WORK INSTRUCTION:
Among the lines of data below, reproduce only those from the one with "standard.sh (not shown)" through the one with "the same footprint);", exactly as they stand, both ends included.

DATASET ENTRIES:
What follows belongs to an exercise in optimizing a design on an open flow for small area; a production flow would make more cautious choices.
Where RTL was checked, it was by simulation tests only, not by an equivalence proof against the original.

==> 04-04 <==
==> flow/design.v <==
`default_nettype none
package exe_pkg;
	localparam int DATA_W  = 32;                     
	localparam int REG_AW  = 5;                      
	localparam int NREGS   = 2**REG_AW;
endpackage
`default_nettype wire
`default_nettype none
import exe_pkg::*;
module alu_unit (
	input  logic [3:0]          op,
	input  logic [DATA_W-1:0]   a,
	input  logic [DATA_W-1:0]   b,
	output logic [DATA_W-1:0]   y,
	output logic                illegal
);
	logic                sub;
	logic [DATA_W-1:0]   sum;
	logic                lt;
	logic [DATA_W-1:0]   shr_in;
	logic [DATA_W-1:0]   shr;
	logic [DATA_W-1:0]   shl;
	logic                fill;
	assign illegal = op[3] & (op[2] | op[1]);
	assign sub = op[0] | op[3];
	assign sum = a + (b ^ {DATA_W{sub}}) + {{(DATA_W-1){1'b0}}, sub};
	assign lt = (a[DATA_W-1] ^ b[DATA_W-1]) ? (op[0] ? b[DATA_W-1] : a[DATA_W-1]) : sum[DATA_W-1];
	always_comb begin
		for (int i = 0; i < DATA_W; i++) begin
			shr_in[i] = op[1] ? a[i] : a[DATA_W-1-i];
		end
	end
	assign fill = (op[1:0] == 2'b11) & a[DATA_W-1];
	assign shr  = DATA_W'($signed({fill, shr_in}) >>> b[4:0]);
	always_comb begin
		for (int i = 0; i < DATA_W; i++) begin
			shl[i] = shr[DATA_W-1-i];
		end
	end
	always_comb begin
		if (op[3]) begin
			y = {{(DATA_W-1){1'b0}}, lt};
		end else begin
			case (op[2:0])
				3'd0, 3'd1: y = sum;
				3'd2:       y = a & b;
				3'd3:       y = a | b;
				3'd4:       y = a ^ b;
				3'd5:       y = shl;
				default:    y = shr;
			endcase
		end
	end
endmodule
`default_nettype wire
`default_nettype none
import exe_pkg::*;
module wb_buffer (
	input  logic                clk,
	input  logic                reset_,
	input  logic                flush,
	input  logic                issue_valid,
	input  logic [REG_AW-1:0]   issue_rd,
	input  logic [DATA_W-1:0]   alu_y,
	input  logic                alu_illegal,
	output logic                issue_ready,
	input  logic                ext_valid,
	output logic                head_valid,
	output logic [REG_AW-1:0]   head_rd,
	output logic [DATA_W-1:0]   head_data,
	output logic                head_exc
);
	localparam int SW = DATA_W + REG_AW + 1;
	logic [SW-1:0]  slot [2];
	logic [SW-1:0]  slot_in;
	logic [SW-1:0]  head;
	logic           res_v;         
	logic           cnt1;          
	logic           cnt2;          
	logic           cred_ret;      
	logic           wp;
	logic           rp;
	logic           accept;
	logic           pop;
	logic [1:0]     cnt_next;
	assign issue_ready = !(cnt2 | (cnt1 & (res_v | cred_ret)) | (res_v & cred_ret));
	assign accept      = issue_valid & issue_ready & !flush;
	assign head_valid  = cnt1;
	assign pop         = cnt1 & !ext_valid;
	assign cnt_next    = {1'b0, cnt1} + {1'b0, cnt2} + {1'b0, res_v} - {1'b0, pop};
	assign slot_in = {alu_y, issue_rd, alu_illegal};
	assign head    = rp ? slot[1] : slot[0];
	assign {head_data, head_rd, head_exc} = head;
	always_ff @(posedge clk) begin
		for (int s = 0; s < 2; s++) begin
			if (accept && (wp == s[0])) begin
				slot[s] <= slot_in;
			end
		end
	end
	always_ff @(posedge clk or negedge reset_) begin
		if (!reset_) begin
			res_v    <= 1'b0;
			cnt1     <= 1'b0;
			cnt2     <= 1'b0;
			cred_ret <= 1'b0;
			wp       <= 1'b0;
			rp       <= 1'b0;
		end else if (flush) begin
			res_v    <= 1'b0;
			cnt1     <= 1'b0;
			cnt2     <= 1'b0;
			cred_ret <= 1'b0;
			wp       <= 1'b0;
			rp       <= 1'b0;
		end else begin
			res_v    <= accept;
			cnt1     <= (cnt_next != 2'd0);
			cnt2     <= cnt_next[1];
			cred_ret <= pop;
			wp       <= wp ^ accept;
			rp       <= rp ^ pop;
		end
	end
endmodule
`default_nettype wire
`default_nettype none
import exe_pkg::*;
module rf_store (
	input  logic                        clk,
	input  logic [(NREGS-1)*DATA_W-1:0] d,
	output logic [(NREGS-1)*DATA_W-1:0] q
);
	always_ff @(posedge clk) begin
		q <= d;
	end
endmodule
Context: an optimization exercise on an open-source flow, tuned for small area, a short achievable clock period and few clock cycles per item. The choices shown serve that exercise and are no tape-out recipe.
Function was checked by simulation only, so behaviour that the tests miss may differ from the original.
Power and IR drop assume default switching activity.

==> job 154: inputs <==
==> flow/design.v <==
package ole_pkg;
  localparam logic [2:0] ACT_APPEND    = 3'd0;
  localparam logic [2:0] ACT_INSERT_AT = 3'd1;
  localparam logic [2:0] ACT_FIND      = 3'd2;
  localparam logic [2:0] ACT_READ_AT   = 3'd3;
  localparam logic [2:0] ACT_REMOVE_ID = 3'd4;
  localparam logic [2:0] ACT_REMOVE_AT = 3'd5;
  localparam logic [2:0] ACT_POP_FRONT = 3'd6;
  localparam logic [2:0] ACT_SCAN_SET  = 3'd7;
  localparam logic [1:0]  ST_OK        = 2'd0;
  localparam logic [1:0]  ST_FAIL      = 2'd1;
  localparam logic [1:0]  ST_NOT_FOUND = 2'd2;
  localparam logic [15:0] NO_ID  = 16'hFFFF;
  localparam logic [7:0]  NO_POS = 8'hFF;
endpackage
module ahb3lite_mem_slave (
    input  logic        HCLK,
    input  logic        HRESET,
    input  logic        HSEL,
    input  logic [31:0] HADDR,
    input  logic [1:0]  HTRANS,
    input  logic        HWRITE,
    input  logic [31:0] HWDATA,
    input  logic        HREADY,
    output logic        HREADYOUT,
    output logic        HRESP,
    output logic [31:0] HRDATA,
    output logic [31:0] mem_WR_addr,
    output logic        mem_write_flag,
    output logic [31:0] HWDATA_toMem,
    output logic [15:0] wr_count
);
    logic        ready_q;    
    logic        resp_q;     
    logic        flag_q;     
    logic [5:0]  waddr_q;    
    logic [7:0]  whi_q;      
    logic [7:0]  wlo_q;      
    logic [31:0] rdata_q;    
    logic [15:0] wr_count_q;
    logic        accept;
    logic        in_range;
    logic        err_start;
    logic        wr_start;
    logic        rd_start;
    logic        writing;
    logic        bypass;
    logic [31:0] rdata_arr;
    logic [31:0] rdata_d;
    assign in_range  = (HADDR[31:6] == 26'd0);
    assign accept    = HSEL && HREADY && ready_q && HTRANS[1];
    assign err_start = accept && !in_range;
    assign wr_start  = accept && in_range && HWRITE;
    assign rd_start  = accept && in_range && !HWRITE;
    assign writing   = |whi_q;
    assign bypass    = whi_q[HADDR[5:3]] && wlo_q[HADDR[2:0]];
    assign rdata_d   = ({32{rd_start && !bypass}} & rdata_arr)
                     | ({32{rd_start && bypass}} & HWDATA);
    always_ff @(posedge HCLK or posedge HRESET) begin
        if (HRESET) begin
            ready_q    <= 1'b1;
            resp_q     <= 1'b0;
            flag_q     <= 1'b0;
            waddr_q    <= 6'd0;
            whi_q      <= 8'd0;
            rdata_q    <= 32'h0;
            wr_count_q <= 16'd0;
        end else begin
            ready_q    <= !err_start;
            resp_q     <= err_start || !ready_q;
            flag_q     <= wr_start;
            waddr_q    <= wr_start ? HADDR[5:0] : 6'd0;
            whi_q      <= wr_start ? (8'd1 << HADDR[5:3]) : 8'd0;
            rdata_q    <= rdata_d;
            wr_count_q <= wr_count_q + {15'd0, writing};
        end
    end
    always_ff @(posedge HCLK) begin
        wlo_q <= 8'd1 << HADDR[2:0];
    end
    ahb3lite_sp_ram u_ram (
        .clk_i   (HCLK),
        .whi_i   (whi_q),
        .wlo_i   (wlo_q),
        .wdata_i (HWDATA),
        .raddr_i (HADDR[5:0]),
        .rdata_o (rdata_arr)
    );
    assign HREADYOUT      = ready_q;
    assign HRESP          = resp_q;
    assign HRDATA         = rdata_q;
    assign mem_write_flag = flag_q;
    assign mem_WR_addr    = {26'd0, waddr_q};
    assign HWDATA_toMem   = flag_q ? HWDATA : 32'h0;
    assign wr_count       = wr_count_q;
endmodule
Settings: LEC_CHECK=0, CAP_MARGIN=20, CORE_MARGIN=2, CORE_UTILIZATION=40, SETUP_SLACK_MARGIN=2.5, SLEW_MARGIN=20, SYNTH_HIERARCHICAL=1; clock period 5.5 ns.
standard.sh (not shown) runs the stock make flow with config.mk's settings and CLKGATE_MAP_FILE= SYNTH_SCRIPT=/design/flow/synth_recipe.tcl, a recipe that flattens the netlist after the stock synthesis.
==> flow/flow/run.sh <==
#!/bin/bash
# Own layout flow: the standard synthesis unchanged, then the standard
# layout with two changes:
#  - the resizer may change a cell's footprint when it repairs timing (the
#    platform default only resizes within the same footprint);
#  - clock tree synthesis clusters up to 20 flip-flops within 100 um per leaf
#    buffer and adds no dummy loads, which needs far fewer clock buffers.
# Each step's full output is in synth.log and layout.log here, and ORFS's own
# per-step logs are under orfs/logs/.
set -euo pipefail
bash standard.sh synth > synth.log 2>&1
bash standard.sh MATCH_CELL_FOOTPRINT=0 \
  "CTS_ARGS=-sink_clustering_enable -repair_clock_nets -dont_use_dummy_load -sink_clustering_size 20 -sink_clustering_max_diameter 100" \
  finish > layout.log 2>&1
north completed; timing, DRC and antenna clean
Context: an optimization exercise on an open-source flow, tuned for small area and few clock cycles. The choices shown serve that exercise and are no tape-out recipe.
Only simulation tests tie the RTL to the original design; equivalence was not proved.
Power figures rest on the tool's default switching activity, not on a simulated workload.

`flow/config.mk`:
```
export PLATFORM = sky130hd
export DESIGN_NAME = grouped_fifo_queue
export DESIGN_NICKNAME = grouped_fifo_queue
export VERILOG_FILES = /design/flow/design.v
export SDC_FILE = /design/flow/constraint.sdc
export NUM_CORES = 4
export LEC_CHECK = 0
export CAP_MARGIN = 20
export CORE_MARGIN = 2
export CORE_UTILIZATION = 40
export SLEW_MARGIN = 20
```
`flow/constraint.sdc`:
```
create_clock -name core_clock -period 8.0 [get_ports {clk}]
set_input_delay 1.6000 -clock core_clock [delete_from_list [all_inputs] [get_ports {clk}]]
set_output_delay 1.6000 -clock core_clock [all_outputs]
set_load 0.01 [all_outputs]
```
`flow/design.v`:
```
package gfq_pkg;
	localparam int CAPACITY    = 64;
	localparam int NUM_GROUPS  = 16;
	localparam int ID_BITS     = 16;
	localparam int GROUP_BITS  = 5;
	localparam int STATUS_BITS = 3;
	localparam int SLOT_W = (CAPACITY > 1) ? $clog2(CAPACITY) : 1;
	localparam int FCNT_W = $clog2(CAPACITY + 1);
	localparam int GRP_W  = (NUM_GROUPS > 1) ? $clog2(NUM_GROUPS) : 1;
	localparam int OCNT_W = $clog2(NUM_GROUPS + 1);
	typedef enum logic [STATUS_BITS-1:0] {
		ST_ENQUEUED = 3'd0,
		ST_IGNORED  = 3'd1,
		ST_DROPPED  = 3'd2,
		ST_DEQUEUED = 3'd3,
		ST_EMPTY    = 3'd4
	} status_t;
	function automatic logic [SLOT_W-1:0] slot_inc(input logic [SLOT_W-1:0] v);
		slot_inc = (v == SLOT_W'(CAPACITY - 1)) ? '0 : v + SLOT_W'(1);
	endfunction
	function automatic logic [GRP_W-1:0] grp_inc(input logic [GRP_W-1:0] v);
		grp_inc = (v == GRP_W'(NUM_GROUPS - 1)) ? '0 : v + GRP_W'(1);
	endfunction
endpackage
import gfq_pkg::*;
module grouped_fifo_queue (
	input  logic                           clk,
	input  logic                           arst_n,
	input  logic                           in_valid,
	output logic                           in_ready,
	input  logic                           kind,
	input  logic [gfq_pkg::ID_BITS-1:0]    member_id,
	input  logic [gfq_pkg::GROUP_BITS-1:0] group,
	output logic                           out_valid,
	input  logic                           out_ready,
	output logic [gfq_pkg::STATUS_BITS-1:0] status,
	output logic [gfq_pkg::ID_BITS-1:0]    out_id
);
	logic [ID_BITS-1:0] data_q  [CAPACITY];
	logic [FCNT_W-1:0]  end_q   [NUM_GROUPS];
	logic [FCNT_W-1:0]  count_q;
	logic               out_valid_q;
	logic [STATUS_BITS-1:0] status_q;
	logic [ID_BITS-1:0] out_id_q;
	logic               fire, grp_ok, full, empty, do_enq, do_deq;
	logic [GRP_W-1:0]   enq_g;
	logic [FCNT_W-1:0]  g_end, ins_pos;
	logic [STATUS_BITS-1:0] res_status;
	assign in_ready  = !out_valid_q || out_ready;
	assign fire      = in_valid && in_ready;
	assign out_valid = out_valid_q;
	assign status    = status_q;
	assign out_id    = out_id_q;
	assign grp_ok = (group != '0) && (group <= GROUP_BITS'(NUM_GROUPS));
	assign enq_g  = GRP_W'(group - GROUP_BITS'(1));
	assign full   = (count_q == FCNT_W'(CAPACITY));
	assign empty  = (count_q == '0);
	assign do_enq = fire && !kind && grp_ok && !full;
	assign do_deq = fire && kind && !empty;
	assign g_end   = end_q[enq_g];
	assign ins_pos = (g_end == '0) ? count_q : g_end;
	always_comb begin
		if (!kind) begin
			if (!grp_ok)
				res_status = gfq_pkg::ST_IGNORED;
			else if (full)
				res_status = gfq_pkg::ST_DROPPED;
			else
				res_status = gfq_pkg::ST_ENQUEUED;
		end else begin
			res_status = empty ? gfq_pkg::ST_EMPTY : gfq_pkg::ST_DEQUEUED;
		end
	end
	logic [CAPACITY-1:0] sel_dn, sel_up, sel_new, sel_hold;
	always_comb begin
		for (int i = 0; i < CAPACITY; i++) begin
			sel_dn[i]   = do_deq;
			sel_up[i]   = do_enq && (FCNT_W'(i) > ins_pos);
			sel_new[i]  = do_enq && (FCNT_W'(i) == ins_pos);
			sel_hold[i] = !(sel_dn[i] || sel_up[i] || sel_new[i]);
		end
	end
	always_ff @(posedge clk) begin
		for (int i = 0; i < CAPACITY; i++) begin
			data_q[i] <= ({ID_BITS{sel_hold[i]}} & data_q[i])
			           | ({ID_BITS{sel_dn[i]}}   & ((i < CAPACITY - 1) ? data_q[(i + 1) % CAPACITY] : member_id))
			           | ({ID_BITS{sel_up[i]}}   & ((i > 0) ? data_q[(i + CAPACITY - 1) % CAPACITY] : member_id))
			           | ({ID_BITS{sel_new[i]}}  & member_id);
		end
	end
	always_ff @(posedge clk or negedge arst_n) begin
		if (!arst_n) begin
			for (int g = 0; g < NUM_GROUPS; g++)
				end_q[g] <= '0;
			count_q     <= '0;
			out_valid_q <= 1'b0;
		end else begin
			for (int g = 0; g < NUM_GROUPS; g++) begin
				if (do_deq) begin
					if (end_q[g] != '0)
						end_q[g] <= end_q[g] - FCNT_W'(1);
				end else if (do_enq) begin
					if (GRP_W'(g) == enq_g)
						end_q[g] <= ins_pos + FCNT_W'(1);
					else if (end_q[g] > ins_pos)
						end_q[g] <= end_q[g] + FCNT_W'(1);
				end
			end
			if (do_deq)
				count_q <= count_q - FCNT_W'(1);
			else if (do_enq)
				count_q <= count_q + FCNT_W'(1);
			if (fire)
				out_valid_q <= 1'b1;
			else if (out_ready)
				out_valid_q <= 1'b0;
		end
	end
	always_ff @(posedge clk) begin
		if (fire) begin
			status_q <= res_status;
			out_id_q <= (res_status == gfq_pkg::ST_DEQUEUED) ? data_q[0] : '0;
		end
	end
endmodule
```
`flow/run.sh`:
```
#!/bin/bash
# synth_recipe.tcl (not shown) runs the flow's synth.tcl, then flattens the netlist and writes it again
# the make line also repeats each setting of config.mk as NAME=value (left out here)
make -C /OpenROAD-flow-scripts/flow DESIGN_CONFIG=/design/flow/config.mk WORK_HOME=/design/flow/orfs CLKGATE_MAP_FILE= SYNTH_SCRIPT=/design/flow/synth_recipe.tcl finish
```
==> summary.txt, run 1 <==
Setup path
  • Data required, critical path: 8.65 ns
  • Crit path kind: input port to register
  • Crit path cell chain: buf_2, buf_4, mux2i_1, nor3b_1, a221oi_1, a32oi_2, nor3_4, buf_4, a31o_1, inv_4, nor2_4, nand2_1, nor2_2, nor3_2, a221o_1
  • Slowest Stage Delay on Critical Path: 0.80 ns
  • WP data arrival: 7.51 ns
  • Crit path top cell by count: buf_4
  • Slowest cell on crit path: nor2_2
  • CP Max Fanout: 39
  • CP startpoint kind: input port
  • Critical Path Sink Type: register

Logic synthesis
  • Top_reg_cell synth: dfxtp_1
  • Post-synth EDFFs: 19
  • Seq cells post-synth: 1,163
  • YS warnings: 3
  • Yosys top cell by area: dfxtp_1
  • Synth unique cells: 104
  • Syn_area_per_cell: 8.74 sq um
  • Sequential element share of the synthesized area: 40.8%
  • Synthesized instance count: 6,746
  • Count leader, synth: nand2_1
  • Top post-synthesis cells by area: dfxtp_1 35%, a222oi_1 9.6%, nand2_1 9.5%
  • Mapped cell area: 58,900 sq um
  • Syn nets: 6,925
  • Most frequent cells after synthesis: 1,488 x nand2_1, 1,024 x dfxtp_1, 566 x a222oi_1, 479 x clkbuf_1, 339 x a221o_1
  • Async SR Flop Fraction: 10.3%
  • Synth top area share: 34.8%

Placement
  • Routability cong.: 0.920
  • Post-detail-place hpwl: 132,000 microns
  • Post-placement cell area: 60,500 sq um
  • PortBufs: 46

Cells and area
  • Synth-to-layout area growth: 10.2%
  • Share of cells above drive strength 1: 9.10%
  • Fin area: 65,000 sq um
  • Nets@finish: 6,645
  • # fillers: 14,100

Global routing
  • All-Layer GR Usage: 25.2%
  • Vias in the first global route: 51,100
  • Initial antenna violation count: 4
  • Largest net degree at the start of global routing: 249
  • First-pass GRT wire length: 309,000 microns
  • Grt ovf: 0

Detailed routing
  • Final ANT Viol Nets: 0
  • Vias after detailed routing: 55,200
  • Routed WL: 197,000 microns
  • DR iter-0 viols: 8,143
  • First-pass iteration count of the detailed router: 15
  • Vias per cell: 6.50
  • DRC violation count after routing: 0
  • DR WL/cell: 23.2 microns

Floorplanning
  • Io pins: 47
  • Die area: 150,000 sq um
  • DIE HEIGHT: 388 microns
  • Initial Util: 40.4%
  • Core box area: 146,000 sq um
  • Die Width: 388 microns
  • FP Rows: 140

Pwr
  • Max VDD drop: 224 uV
  • Power per Cell Area: 347 nW/um^2
  • Static Leak: 26.1 nW

Run
  • Maxcap violations: 0

STA
  • Max-slew headroom: 21.2%
  • Max Fclk: 146 MHz
  • Final hold violation count: 0
  • RSZ-0062 raised after global routing: false
  • Worst clock skew: 0.0366 ns
  • Fin crit share: 85.7%
  • Min Clock Period, post-route: 6.86 ns
  • Final Max Tran Viols: 0
  • Worst slew pin tran: 1.18 ns
  • # setup viols final: 0
  • Setup TNS: 0 ns
  • Final hold slack: 0.447 ns

CTS
  • TritonCTS Buffers: 134
  • Postcts setup bufs: 0
  • CTS tree: built
  • Clock Sinks: 1,163
  • Root Buffer: clkbuf_16
  • Clk latency of the worst-skew pair: 0.79 ns
  • Clk slew on worst S/H paths: 0.06 ns
  • Clock buffer depth: 3
  • CTS Hold Bufs: 0
  • H-tree depth: 4
  • Post-CTS sizing: 0

Status
  • Status: timing/DRC/antenna clean

Worst hold path
  • Worst hold path class: register to register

WRITTEN RESPONSE:
standard.sh (not shown) runs the stock make flow with config.mk's settings and CLKGATE_MAP_FILE= SYNTH_SCRIPT=/design/flow/synth_recipe.tcl, a recipe that flattens the netlist after the stock synthesis.
==> flow/flow/run.sh <==
#!/bin/bash
# Own layout flow: the standard synthesis unchanged, then the standard
# layout with two changes:
#  - the resizer may change a cell's footprint when it repairs timing (the
#    platform default only resizes within the same footprint);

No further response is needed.